Abstract

To date, no study has compared the healthcare resource utilization (HCRU), costs, and discontinuation of the two calcitonin gene-related peptide antagonists, galcanezumab (monoclonal antibody subcutaneously injected monthly) and rimegepant (oral gepant taken every other day), for migraine prevention. This study aimed to assess all-cause and migraine-related HCRU, costs, and treatment discontinuation at 12 months following treatment initiation in commercial/Medicare beneficiaries with episodic migraine who received galcanezumab versus rimegepant as preventive migraine treatment. This retrospective study used the Merative™ MarketScan® Research Databases (June 2020-June 2023). Adults with episodic migraine were grouped into the galcanezumab (≥1 claim) or rimegepant cohort (≥1 claim with quantity≥15 during the index period). Changes from baseline in all-cause and migraine-related HCRU and cost between the propensity score-matched cohorts were determined using Wilcoxon signed rank test and chi-square test. Treatment discontinuation was assessed using Kaplan-Meier analysis and Cox proportional hazards model.
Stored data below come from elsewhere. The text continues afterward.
--- src/rtl/llq_ctrl.sv ---
// Controller state machine of the queue manager.
// Depends on llq_pkg; drives llq_dpath through dp_cmd_t and reads dp_stat_t.
module llq_ctrl (
    input  logic              clk,
    input  logic              rst_n,
    input  logic              start,
    output logic              idle,
    output llq_pkg::dp_cmd_t  cmd,
    input  llq_pkg::dp_stat_t stat
);
    import llq_pkg::*;

    state_t state_reg;
    state_t state_next;

    assign idle = (state_reg == ST_IDLE);

    always_ff @(posedge clk or negedge rst_n)
    begin
        if (!rst_n)
        begin
            state_reg <= ST_IDLE;
        end
        else
        begin
            state_reg <= state_next;
        end
    end

    always_comb
    begin
        state_next = state_reg;
        cmd        = '0;
        case (state_reg)
            ST_IDLE:
            begin
                if (start)
                begin
                    cmd.capture = 1'b1;
                    state_next  = ST_DISPATCH;
                end
            end
            ST_DISPATCH:
            begin
                case (stat.action)
                    ACT_PUT, ACT_PUSH, ACT_REMOVE, ACT_QUERY:
                        state_next = stat.in_pool ? ST_WALK : ST_RESP;
                    ACT_GET:
                        state_next = stat.len_zero ? ST_RESP : ST_UNLINK_RD;
                    default:
                        state_next = ST_RESP;
                endcase
            end
            ST_WALK:
            begin
                if (stat.walk_done)
                begin
                    // The item is not in the queue.
                    case (stat.action)
                        ACT_PUT:  state_next = stat.len_zero ? ST_INS_FIN : ST_INS_LINK;
                        ACT_PUSH: state_next = ST_INS_FIN;
                        default:  state_next = ST_RESP;
                    endcase
                end
                else if (stat.walk_match)
                begin
                    case (stat.action)
                        ACT_QUERY:
                        begin
                            cmd.set_hit = 1'b1;
                            state_next  = ST_RESP;
                        end
                        ACT_REMOVE: state_next = ST_UNLINK_RD;
                        default:    state_next = ST_RESP;
                    endcase
                end
                else
                begin
                    cmd.walk_step = 1'b1;
                end
            end
            ST_INS_LINK:
            begin
                cmd.tail_link = 1'b1;
                state_next    = ST_INS_FIN;
            end
            ST_INS_FIN:
            begin
                cmd.ins_fin = 1'b1;
                state_next  = ST_RESP;
            end
            ST_UNLINK_RD:
            begin
                cmd.rd_unlink = 1'b1;
                state_next    = ST_UNLINK_WR;
            end
            ST_UNLINK_WR:
            begin
                cmd.unlink_fin = 1'b1;
                state_next     = ST_RESP;
            end
            ST_RESP:
            begin
                if (stat.out_free)
                begin
                    cmd.load_out = 1'b1;
                    state_next   = ST_IDLE;
                end
            end
            default:
            begin
                state_next = ST_IDLE;
            end
        endcase
    end

endmodule
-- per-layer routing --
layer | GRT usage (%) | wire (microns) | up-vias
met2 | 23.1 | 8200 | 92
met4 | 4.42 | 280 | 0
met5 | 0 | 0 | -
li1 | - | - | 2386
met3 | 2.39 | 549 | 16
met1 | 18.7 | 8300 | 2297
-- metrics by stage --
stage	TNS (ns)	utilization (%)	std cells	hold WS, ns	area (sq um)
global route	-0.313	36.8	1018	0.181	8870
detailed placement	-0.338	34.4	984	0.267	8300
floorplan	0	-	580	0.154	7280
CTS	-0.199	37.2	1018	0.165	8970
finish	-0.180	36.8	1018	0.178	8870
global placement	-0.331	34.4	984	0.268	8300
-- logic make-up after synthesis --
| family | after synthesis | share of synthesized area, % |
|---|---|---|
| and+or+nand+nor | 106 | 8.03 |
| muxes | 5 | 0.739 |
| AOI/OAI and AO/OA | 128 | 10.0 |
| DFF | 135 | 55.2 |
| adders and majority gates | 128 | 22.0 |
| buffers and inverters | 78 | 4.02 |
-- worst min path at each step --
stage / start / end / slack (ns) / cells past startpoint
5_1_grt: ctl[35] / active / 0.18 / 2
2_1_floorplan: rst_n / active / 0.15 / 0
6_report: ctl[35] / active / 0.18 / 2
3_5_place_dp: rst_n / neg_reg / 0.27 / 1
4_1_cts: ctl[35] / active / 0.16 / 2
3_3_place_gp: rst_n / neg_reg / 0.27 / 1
[src/hw/rtl/gpm_pkg.sv]
`timescale 1ns / 1ps
`default_nettype none

package gpm_pkg;

    // Fixed field widths of the item and configuration ports
    localparam int CMD_W      = 2;
    localparam int ST_IDX_W   = 6;
    localparam int SLOT_W     = 3;
    localparam int BYTE_W     = 8;
    localparam int CNT_IN_W   = 4;
    localparam int LAST_W     = 6;

    localparam int DEF_MAX_STATES = 64;
    localparam int DEF_NUM_RANGES = 8;

    typedef enum logic [CMD_W-1:0] {
        CMD_WR_RANGE = 2'd0,
        CMD_WR_FLAGS = 2'd1,
        CMD_BYTE     = 2'd2,
        CMD_END      = 2'd3
    } cmd_t;

    // Control broadcast from the top level to every cell
    typedef struct packed {
        logic                step;
        logic                restart;
        logic                wr_range;
        logic                wr_flags;
        logic [SLOT_W-1:0]   slot;
        logic [BYTE_W-1:0]   lo;
        logic [BYTE_W-1:0]   hi;
        logic [CNT_IN_W-1:0] cnt;
        logic                neg;
        logic                loop;
        logic [BYTE_W-1:0]   subject;
    } ctl_t;

endpackage

`default_nettype wire

[src/hw/rtl/gpm_out_buf.sv]
`timescale 1ns / 1ps
`default_nettype none

module gpm_out_buf (
    input  wire logic clk,
    input  wire logic rst_n,
    input  wire logic push,
    input  wire logic push_data,
    output logic      full,
    output logic      result_valid,
    input  wire logic result_stall,
    output logic      matched
);
    import gpm_pkg::*;

    logic out_valid_reg;
    logic out_valid_next;
    logic out_data_reg;
    logic out_data_next;
    logic skid_valid_reg;
    logic skid_valid_next;
    logic skid_data_reg;
    logic skid_data_next;
    logic pop;

    assign pop = out_valid_reg && !result_stall;

    always_comb
    begin
        out_valid_next  = out_valid_reg;
        out_data_next   = out_data_reg;
        skid_valid_next = skid_valid_reg;
        skid_data_next  = skid_data_reg;
        if (pop || !out_valid_reg)
        begin
            if (skid_valid_reg)
            begin
                out_valid_next  = 1'b1;
                out_data_next   = skid_data_reg;
                skid_valid_next = push;
                skid_data_next  = push_data;
            end
            else
            begin
                out_valid_next = push;
                out_data_next  = push_data;
            end
        end
        else if (push)
        begin
            skid_valid_next = 1'b1;
            skid_data_next  = push_data;
        end
    end

    always_ff @(posedge clk or negedge rst_n)
    begin
        if (!rst_n)
        begin
            out_valid_reg  <= 1'b0;
            skid_valid_reg <= 1'b0;
        end
        else
        begin
            out_valid_reg  <= out_valid_next;
            skid_valid_reg <= skid_valid_next;
        end
    end

    always_ff @(posedge clk)
    begin
        out_data_reg  <= out_data_next;
        skid_data_reg <= skid_data_next;
    end

    assign full         = skid_valid_reg;
    assign result_valid = out_valid_reg;
    assign matched      = out_data_reg;

    // skid slot only fills behind a waiting output
    a_skid_behind_out: assert property (@(posedge clk) disable iff (!rst_n)
        skid_valid_reg |-> out_valid_reg)
        else $error("skid entry without output entry");

    a_no_push_when_full: assert property (@(posedge clk) disable iff (!rst_n)
        skid_valid_reg |-> !push)
        else $error("result pushed into full buffer");

    a_skid_drains: assert property (@(posedge clk) disable iff (!rst_n)
        (skid_valid_reg && pop) |=> (out_valid_reg && (out_data_reg == $past(skid_data_reg))))
        else $error("skid entry lost on drain");

endmodule

`default_nettype wire
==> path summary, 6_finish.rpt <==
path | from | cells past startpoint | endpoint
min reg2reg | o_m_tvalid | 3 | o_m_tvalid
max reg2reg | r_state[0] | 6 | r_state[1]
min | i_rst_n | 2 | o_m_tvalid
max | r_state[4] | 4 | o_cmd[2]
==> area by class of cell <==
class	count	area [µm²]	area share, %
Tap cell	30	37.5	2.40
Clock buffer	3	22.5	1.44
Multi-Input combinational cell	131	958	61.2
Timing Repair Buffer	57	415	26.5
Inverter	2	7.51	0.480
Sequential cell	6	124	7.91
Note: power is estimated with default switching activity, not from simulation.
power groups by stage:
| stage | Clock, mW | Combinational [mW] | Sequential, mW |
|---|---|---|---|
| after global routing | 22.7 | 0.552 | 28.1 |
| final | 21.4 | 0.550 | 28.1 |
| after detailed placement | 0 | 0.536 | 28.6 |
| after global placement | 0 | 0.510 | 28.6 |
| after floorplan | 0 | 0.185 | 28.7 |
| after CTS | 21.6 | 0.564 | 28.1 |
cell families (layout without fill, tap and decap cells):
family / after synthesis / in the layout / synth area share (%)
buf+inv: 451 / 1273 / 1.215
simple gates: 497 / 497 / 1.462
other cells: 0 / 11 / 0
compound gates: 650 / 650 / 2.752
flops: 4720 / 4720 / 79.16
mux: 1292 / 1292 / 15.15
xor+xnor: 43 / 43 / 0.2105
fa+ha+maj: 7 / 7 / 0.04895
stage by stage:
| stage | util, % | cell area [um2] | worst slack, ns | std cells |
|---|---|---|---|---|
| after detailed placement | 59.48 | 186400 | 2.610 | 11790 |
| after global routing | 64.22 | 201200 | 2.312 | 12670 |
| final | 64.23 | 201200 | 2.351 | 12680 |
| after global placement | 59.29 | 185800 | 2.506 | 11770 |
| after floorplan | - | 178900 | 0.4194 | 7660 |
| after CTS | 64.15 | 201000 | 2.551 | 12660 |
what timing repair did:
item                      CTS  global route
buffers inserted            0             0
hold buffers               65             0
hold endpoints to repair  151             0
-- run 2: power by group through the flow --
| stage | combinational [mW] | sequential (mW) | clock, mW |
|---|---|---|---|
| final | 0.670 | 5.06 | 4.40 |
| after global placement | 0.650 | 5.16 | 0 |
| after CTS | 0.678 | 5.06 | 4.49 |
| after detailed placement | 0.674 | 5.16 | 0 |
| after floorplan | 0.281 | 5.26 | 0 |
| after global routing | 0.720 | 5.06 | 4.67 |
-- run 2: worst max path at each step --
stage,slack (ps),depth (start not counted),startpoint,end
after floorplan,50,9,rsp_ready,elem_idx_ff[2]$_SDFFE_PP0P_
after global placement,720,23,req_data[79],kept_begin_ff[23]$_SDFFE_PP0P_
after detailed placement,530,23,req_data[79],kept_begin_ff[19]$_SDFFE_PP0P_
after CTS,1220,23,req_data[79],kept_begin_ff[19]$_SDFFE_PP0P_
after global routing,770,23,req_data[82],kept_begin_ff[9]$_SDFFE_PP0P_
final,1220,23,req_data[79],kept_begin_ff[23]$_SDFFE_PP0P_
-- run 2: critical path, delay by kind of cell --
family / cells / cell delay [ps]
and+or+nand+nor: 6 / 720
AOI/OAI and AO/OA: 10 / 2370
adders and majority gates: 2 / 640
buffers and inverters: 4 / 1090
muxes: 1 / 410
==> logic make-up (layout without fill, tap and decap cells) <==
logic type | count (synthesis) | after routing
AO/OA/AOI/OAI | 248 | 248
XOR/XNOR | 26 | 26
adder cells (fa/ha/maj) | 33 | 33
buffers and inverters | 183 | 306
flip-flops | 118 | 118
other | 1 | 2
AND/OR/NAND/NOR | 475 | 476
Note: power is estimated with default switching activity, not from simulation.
All-cause and migraine-related HCRU and costs increased over the 12-month follow-up in both cohorts. The galcanezumab cohort had a significantly lower increase in mean all-cause totalmedical+pharmacycosts (21% lower) and migraine-related totalmedical+pharmacycosts (76% lower) than the rimegepant cohort at the 12-month follow-up (p<0.0001 for both assessments). Mean (standard deviation) number of days from initiation to discontinuation (>60-day gap) was 244.6 (135.3) for galcanezumab cohort and 178.1 (141.1) for rimegepant cohort (p<0.0001). Treatment discontinuation rate was 1.8 times less likely in the galcanezumab cohort than the rimegepant cohort (hazard ratio=1.81, 95% confidence interval=1.56-2.10). Similar trends were observed using a 30-day gap. Among matched patients, both cohorts of patients with episodic migraine showed all-cause and migraine-related total cost increases over 12 months. However, the magnitude of the increases was significantly lower for the galcanezumab cohort than for the rimegepant cohort.Treatment discontinuation rate was significantly lower in the galcanezumab versus the rimegepant cohort.